The Houston-based company, which is integrated in the areas of exploration, production and distribution, earned $3.91 per share in the quarter, a 208% gain over $1.27 per share a year ago. Revenue was $22 billion, up 115% over the quarter ended in June 2021.
On an adjusted basis, earnings fell below expectations of $3.95 per share, according to MarketBeat earnings data, but before adjustments, net income came in at $3.96 per share, higher than views.
The company topped analysts’ expectations for revenue of $19.71 billion.
As you may have guessed, higher oil prices in the quarter contributed to the strong revenue gains.

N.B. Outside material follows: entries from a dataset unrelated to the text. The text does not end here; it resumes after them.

This design comes from an exercise in tuning for small area, a short achievable clock period and few clock cycles on the open sky130 flow, not from production work. Function was checked by simulation only, so behaviour that the tests miss may differ from the original. Power is estimated from default activity; no workload was simulated.

<file path="flow/config.mk">
export PLATFORM = sky130hd
export DESIGN_NAME = lgappg_sched
export DESIGN_NICKNAME = lgappg_sched
export VERILOG_FILES = /design/flow/design.v
export SDC_FILE = /design/flow/constraint.sdc
export NUM_CORES = 4
export LEC_CHECK = 0
export CAP_MARGIN = 20
export CORE_MARGIN = 2
export CORE_UTILIZATION = 70
export CTS_BUF_LIST = sky130_fd_sc_hd__clkbuf_16
export CTS_CLUSTER_DIAMETER = 60
export CTS_CLUSTER_SIZE = 30
export SETUP_SLACK_MARGIN = 1.75
export SLEW_MARGIN = 20
</file>
<file path="flow/constraint.sdc">
create_clock -name core_clock -period 4.0 [get_ports {clk}]
set_input_delay 0.8000 -clock core_clock [delete_from_list [all_inputs] [get_ports {clk}]]
set_output_delay 0.8000 -clock core_clock [all_outputs]
set_load 0.01 [all_outputs]
</file>
<file path="flow/design.v">
module lgappg_sched #(
   parameter int W_WORDS = 8,
   parameter int H_ROWS  = 8
) (
   input  logic         clk,
   input  logic         rst,
   input  logic         start,
   output logic         busy,
   output logic         done,
   input  logic         in_valid,
   output logic         in_ready,
   input  logic [63:0]  in_data,
   output logic         win_valid,
   input  logic         win_ready,
   output logic [575:0] win_data,
   output logic         win_odd
);
   localparam int NW = W_WORDS * H_ROWS;
   localparam int S  = 2 * W_WORDS + 3;
   localparam int XW = $clog2(W_WORDS);
   localparam int YW = $clog2(H_ROWS);
   localparam int PW = XW + YW;
   localparam logic [PW-1:0] LAST_IDX = PW'(NW - 1);
   localparam logic [PW-1:0] PRE_LOAD = PW'(W_WORDS);
   localparam logic [XW-1:0] X_LAST   = XW'(W_WORDS - 1);
   localparam logic [YW-1:0] Y_LAST   = YW'(H_ROWS - 1);
   logic            run_q, flush_q, busy_q, done_q, wv_q, odd_q;
   logic            prime_q;     
   logic            last_q;      
   logic            wvn_q;       
   logic            more_q;      
   logic [PW-1:0]   in_cnt_q;    
   logic [YW-1:0]   row_q;       
   logic [XW-1:0]   col_q;
   localparam int KR = 4;
   logic [KR-1:0][8:0] kill_q;   
   logic [8:0]      n_kill, c_kill;
   logic [S-1:0][63:0] store_q;  
   logic slot_free, acc, shift, load, hs, last_hs, wrap;
   logic n_up, n_dn, n_lf, n_rt, c_up, c_dn, c_lf, c_rt;
   assign slot_free = wvn_q || win_ready;
   assign acc       = run_q && in_valid && slot_free;
   assign shift     = slot_free && ((run_q && in_valid) || more_q);
   assign load      = shift && (flush_q || prime_q);
   assign hs        = wv_q && win_ready;
   assign last_hs   = hs && last_q;
   assign wrap = (col_q == X_LAST);
   assign n_lf = wrap;
   assign n_rt = (col_q == X_LAST - XW'(1));
   assign n_up = wrap ? (row_q == Y_LAST) : (row_q == '0);
   assign n_dn = wrap ? (row_q == Y_LAST - YW'(1)) : (row_q == Y_LAST);
   always_comb begin
      for (int k = 0; k < 9; k++) begin
         n_kill[k] = ((k / 3 == 0) && n_up) || ((k / 3 == 2) && n_dn) ||
                     ((k % 3 == 0) && n_lf) || ((k % 3 == 2) && n_rt);
         c_kill[k] = ((k / 3 == 0) && c_up) || ((k / 3 == 2) && c_dn) ||
                     ((k % 3 == 0) && c_lf) || ((k % 3 == 2) && c_rt);
      end
   end
   always_ff @(posedge clk) begin
      kill_q[0] <= load ? n_kill : c_kill;
      kill_q[1] <= (load || !wv_q) ? n_kill : c_kill;
      kill_q[2] <= load ? n_kill : (wv_q ? c_kill : 9'h000);
      kill_q[3] <= load ? n_kill : (wv_q ? c_kill : 9'h1ff);
   end
   assign c_lf = (col_q == '0);
   assign c_rt = wrap;
   assign c_up = (row_q == '0);
   assign c_dn = (row_q == Y_LAST);
   always_ff @(posedge clk) begin
      if (shift) begin
         store_q[0] <= ~in_data;
         for (int j = 1; j < S; j++) store_q[j] <= store_q[j-1];
      end
   end
   always_ff @(posedge clk) begin
      if (load) begin
         odd_q  <= row_q[0] ^ wrap;
         last_q <= (row_q == Y_LAST) && n_rt;
         col_q  <= col_q + XW'(1);
         if (wrap) row_q <= row_q + YW'(1);
      end
      if (!run_q && !flush_q && !done_q && start) begin
         row_q  <= Y_LAST;
         col_q  <= X_LAST;
         last_q <= 1'b0;
      end
   end
   always_ff @(posedge clk) begin
      if (rst) begin
         run_q    <= 1'b0;
         flush_q  <= 1'b0;
         busy_q   <= 1'b0;
         done_q   <= 1'b0;
         wv_q     <= 1'b0;
         wvn_q    <= 1'b1;
         more_q   <= 1'b0;
         prime_q  <= 1'b0;
         in_cnt_q <= '0;
      end else begin
         done_q <= last_hs;
         if (!run_q && !flush_q && !done_q && start) begin
            run_q    <= 1'b1;
            busy_q   <= 1'b1;
            prime_q  <= 1'b0;
            in_cnt_q <= '0;
         end
         if (acc) begin
            in_cnt_q <= in_cnt_q + PW'(1);
            if (in_cnt_q == PRE_LOAD) prime_q <= 1'b1;
            if (in_cnt_q == LAST_IDX) begin
               run_q   <= 1'b0;
               flush_q <= 1'b1;
               more_q  <= 1'b1;
            end
         end
         if (load && flush_q && (row_q == Y_LAST) && n_rt) more_q <= 1'b0;
         if (last_hs) begin
            flush_q <= 1'b0;
            busy_q  <= 1'b0;
         end
         if (load)    wv_q <= 1'b1;
         else if (hs) wv_q <= 1'b0;
         if (load)    wvn_q <= 1'b0;
         else if (hs) wvn_q <= 1'b1;
      end
   end
   for (genvar k = 0; k < 9; k++) begin : g_win
      localparam int J = W_WORDS + 1 - ((k / 3 - 1) * W_WORDS + (k % 3 - 1));
      for (genvar b = 0; b < 64; b++) begin : g_bit
         assign win_data[64*k + b] = ~(store_q[J][b] | kill_q[b * KR / 64][k]);
      end
   end
   assign in_ready  = run_q && slot_free;
   assign busy      = busy_q;
   assign done      = done_q;
   assign win_valid = wv_q;
   assign win_odd   = odd_q;
endmodule
</file>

ConocoPhillips also announced a $5 billion increase to its existing return of capital, bringing the total to $15 billion.To implement this program, ConocoPhillips declared a third-quarter ordinary dividend of $0.46 per share, as well as a fourth-quarter variable return of cash (VROC) payment of $1.40 a share.
Highlights of the release included:
- Distribution of $3.3 billion to shareholders through a three-tier framework, including $1.0 billion in cash through an ordinary dividend and VROC payment, as well as $2.3 billion through share repurchases.
- Expansion of the firm’s global liquid natural gas (LNG) portfolio through participation in QatarEnergy’s North Field East LNG project. ConocoPhillips also announced a non-binding agreement with Sempra Infrastructure Partners with opportunities to participate in large-scale LNG projects, an LNG offtake of approximately 5 million tonnes per annum and related carbon capture activities.
- Cash from operating activities of $7.9 billion, and cash from operations of $7.8 billion.
- Continued progress toward the company’s $5 billion debt reduction target through $1.8 billion of debt retirements during the quarter, now totaling $3 billion since announcing the target.
- Completed $400 million of noncore asset sales during the quarter.
- Ended the quarter with cash and short-term investments totaling $8.5 billion.
“The second quarter delivered strong financial results and presented outstanding opportunities to accelerate progress on our triple mandate to reliably and responsibly deliver oil and gas production to meet energy transition pathway demand, deliver competitive returns on and of capital for our shareholders, and achieve our net-zero operational emissions ambition,” said Ryan Lance, chairman and chief executive officer, in a statement.
ConocoPhillips is still in correction mode, and along with the broader market, has struggled to gain enough traction to etch the right side of its current correction. However, its gains helped boost the entire energy sector Friday.
The Energy Select Sector SPDR ETF (NYSEARCA: XLE), which counts ConocoPhillips as the third most heavily-weighted component, advanced 1.98% Friday. Other big names, such as Exxon Mobil (NYSE: XOM), Chevron (NYSE: CVX), and Occidental Petroleum (NYSE: OXY) also notched gains, contributing to sector-wide strength on a day when the broader index ended the session down 0.18%.
Energy was one of five sectors advancing Friday, helping to stem losses in the S&P as a whole.
Year-to-date, the energy sector still leads the S&P by a wide margin, with a gain of 29.12%. The only other sector with a 2022 gain is utilities, which is up 4.08%.
BP, which reported earnings earlier in the week, climbed 1.06% Friday. Because the company is based in the U.K., it’s not part of the S&P 500, which only tracks U.S. stocks. It’s listed on the NYSE as an American Depositary Receipt, which is a mechanism that allows U.S. investors to easily purchase an overseas-based stock.
BP is followed closely by global investors and is considered a bellwether for the energy sector.
Its report marked the company’s largest profit in 14 years. MarketBeat earnings data show that BP topped analysts’ earnings expectations in each of the past six quarters.